- Task: Where in the records does the word "changed" appear? Copy each line that holds it.
*** Opening of Data supplied ***
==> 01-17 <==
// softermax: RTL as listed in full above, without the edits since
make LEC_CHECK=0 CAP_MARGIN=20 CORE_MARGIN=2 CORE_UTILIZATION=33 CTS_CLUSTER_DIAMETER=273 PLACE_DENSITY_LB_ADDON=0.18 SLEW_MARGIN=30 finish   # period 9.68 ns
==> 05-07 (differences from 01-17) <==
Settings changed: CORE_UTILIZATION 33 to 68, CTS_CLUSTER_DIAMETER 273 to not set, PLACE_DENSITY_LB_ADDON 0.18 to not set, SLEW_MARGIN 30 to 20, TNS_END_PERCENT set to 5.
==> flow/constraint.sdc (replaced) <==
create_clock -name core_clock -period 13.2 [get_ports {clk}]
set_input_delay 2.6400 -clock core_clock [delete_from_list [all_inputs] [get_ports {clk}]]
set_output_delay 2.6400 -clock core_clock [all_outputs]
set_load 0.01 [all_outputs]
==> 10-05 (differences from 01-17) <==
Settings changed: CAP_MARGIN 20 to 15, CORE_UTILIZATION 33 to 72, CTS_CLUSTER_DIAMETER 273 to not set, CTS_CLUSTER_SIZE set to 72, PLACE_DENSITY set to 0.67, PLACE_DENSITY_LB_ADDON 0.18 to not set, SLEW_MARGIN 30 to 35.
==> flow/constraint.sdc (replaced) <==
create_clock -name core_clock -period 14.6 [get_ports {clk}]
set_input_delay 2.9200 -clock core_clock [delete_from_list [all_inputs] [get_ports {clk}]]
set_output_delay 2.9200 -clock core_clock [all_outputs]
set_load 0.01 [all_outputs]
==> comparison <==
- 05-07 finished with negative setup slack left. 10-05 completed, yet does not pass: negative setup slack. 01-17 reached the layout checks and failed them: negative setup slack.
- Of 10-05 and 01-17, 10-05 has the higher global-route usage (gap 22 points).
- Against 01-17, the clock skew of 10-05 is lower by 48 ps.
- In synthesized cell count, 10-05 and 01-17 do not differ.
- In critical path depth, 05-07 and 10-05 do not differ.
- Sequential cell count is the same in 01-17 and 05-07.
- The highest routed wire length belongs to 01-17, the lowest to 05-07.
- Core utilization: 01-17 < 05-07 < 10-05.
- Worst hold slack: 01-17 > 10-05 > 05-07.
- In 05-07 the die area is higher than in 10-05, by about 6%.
==> run H: inputs <==
==> flow/design.v <==
module PWM_duty_cycle (
    input clk,            
    input rst,            
    input pwm_in,         
    output reg [7:0] duty_cycle   
);
    reg [15:0] high_count, total_count;   
    reg pwm_prev;        
    reg update_flag;     
    reg first_period;    
    always @(posedge clk or posedge rst) begin
        if (rst) begin
            high_count <= 0;
            total_count <= 0;
            duty_cycle <= 0;
            pwm_prev <= 0;
            update_flag <= 0;
            first_period <= 1;   
        end else begin
            total_count <= total_count + 1;
            if (pwm_in) high_count <= high_count + 1;
            if (pwm_prev && ~pwm_in) begin
                if (!first_period && total_count > 0) begin
                    duty_cycle <= (high_count * 100) / total_count;   
                end
                first_period <= 0;   
                high_count <= 0;
                total_count <= 0;
            end
            pwm_prev <= pwm_in;   
        end
    end
endmodule
==> flow/run.sh <==
#!/bin/bash
# the make line also repeats each setting of config.mk as NAME=value (left out here)
make -C /OpenROAD-flow-scripts/flow DESIGN_CONFIG=/design/flow/config.mk WORK_HOME=/design/flow/orfs CLKGATE_MAP_FILE= finish
==> flow/config.mk <==
export PLATFORM = sky130hd
export DESIGN_NAME = PWM_duty_cycle
export DESIGN_NICKNAME = PWM_duty_cycle
export VERILOG_FILES = /design/flow/design.v
export SDC_FILE = /design/flow/constraint.sdc
export NUM_CORES = 4
export LEC_CHECK = 0
export ABC_AREA = 1
export CAP_MARGIN = 20
export CORE_ASPECT_RATIO = 0.93
export CORE_MARGIN = 2
export CORE_UTILIZATION = 72
export CTS_CLUSTER_SIZE = 10
export PLACE_DENSITY = 0.38
export SLEW_MARGIN = 20
export TNS_END_PERCENT = 10
==> flow/constraint.sdc <==
create_clock -name core_clock -period 65.2 [get_ports {clk}]
set_input_delay 13.0400 -clock core_clock [delete_from_list [all_inputs] [get_ports {clk}]]
set_output_delay 13.0400 -clock core_clock [all_outputs]
set_load 0.01 [all_outputs]
==> run P: changes against run H <==
- ABC_AREA: 1 -> unset
- CORE_ASPECT_RATIO: 0.93 -> unset
- CORE_UTILIZATION: 72 -> 63
- CTS_CLUSTER_SIZE: 10 -> unset
- PLACE_DENSITY: 0.38 -> unset
- TNS_END_PERCENT: 10 -> unset
==> flow/constraint.sdc (replaced) <==
create_clock -name core_clock -period 111.0 [get_ports {clk}]
set_input_delay 22.2000 -clock core_clock [delete_from_list [all_inputs] [get_ports {clk}]]
set_output_delay 22.2000 -clock core_clock [all_outputs]
set_load 0.01 [all_outputs]
==> run B: changes against run H <==
- CORE_ASPECT_RATIO: 0.93 -> unset
- CORE_UTILIZATION: 72 -> 65
- CTS_CLUSTER_DIAMETER: unset -> 363
- CTS_CLUSTER_SIZE: 10 -> 98
- PLACE_DENSITY: 0.38 -> 0.36
- TNS_END_PERCENT: 10 -> unset
==> flow/constraint.sdc (replaced) <==
create_clock -name core_clock -period 52.7 [get_ports {clk}]
set_input_delay 10.5400 -clock core_clock [delete_from_list [all_inputs] [get_ports {clk}]]
set_output_delay 10.5400 -clock core_clock [all_outputs]
set_load 0.01 [all_outputs]
==> results <==
| quantity | run B | run H | run P |
|---|---|---|---|
| Outcome | did not finish | complete, but fails checks | timing/DRC/antenna clean |
| Last stage reached | clock tree synthesis (4_1_cts) | - | - |
| Violated checks | - | negative setup slack | - |
| Cell resize tally after clock tree synthesis | - | 96 | 0 |
| Count of distinct cell types in the synthesized netlist | 87 | 87 | 192 |
| Weighted congestion at the end of routability-driven global placement | 1.08 | 1.06 | 1.03 |
| DRC violations left | - | 0 | 0 |
| Clk sink count | - | 42 | 42 |
| Buffers inserted by post-CTS timing repair | - | 16 | 0 |
| Worst min-delay path endpoint | - | first_period$_DFFE_PP1P_ | first_period$_DFFE_PP1P_ |
| NumNets Final | - | 8077 | 6008 |
| Maximum clock skew at final layout | - | 0.00650 ns | 0.0121 ns |
| Post-synthesis instance area | 0.0423 mm2 | 0.0423 mm2 | 0.0400 mm2 |
| Buffering stage count on the worst path with inverters included | - | 73 | 33 |
| Cell count of the worst hold path | - | 2 | 1 |
| Area fraction in and, or, nand and nor cells after synthesis | 46.4% | 46.4% | 29.0% |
*** Close of Data supplied ***
- Task output:
Settings changed: CORE_UTILIZATION 33 to 68, CTS_CLUSTER_DIAMETER 273 to not set, PLACE_DENSITY_LB_ADDON 0.18 to not set, SLEW_MARGIN 30 to 20, TNS_END_PERCENT set to 5.
Settings changed: CAP_MARGIN 20 to 15, CORE_UTILIZATION 33 to 72, CTS_CLUSTER_DIAMETER 273 to not set, CTS_CLUSTER_SIZE set to 72, PLACE_DENSITY set to 0.67, PLACE_DENSITY_LB_ADDON 0.18 to not set, SLEW_MARGIN 30 to 35.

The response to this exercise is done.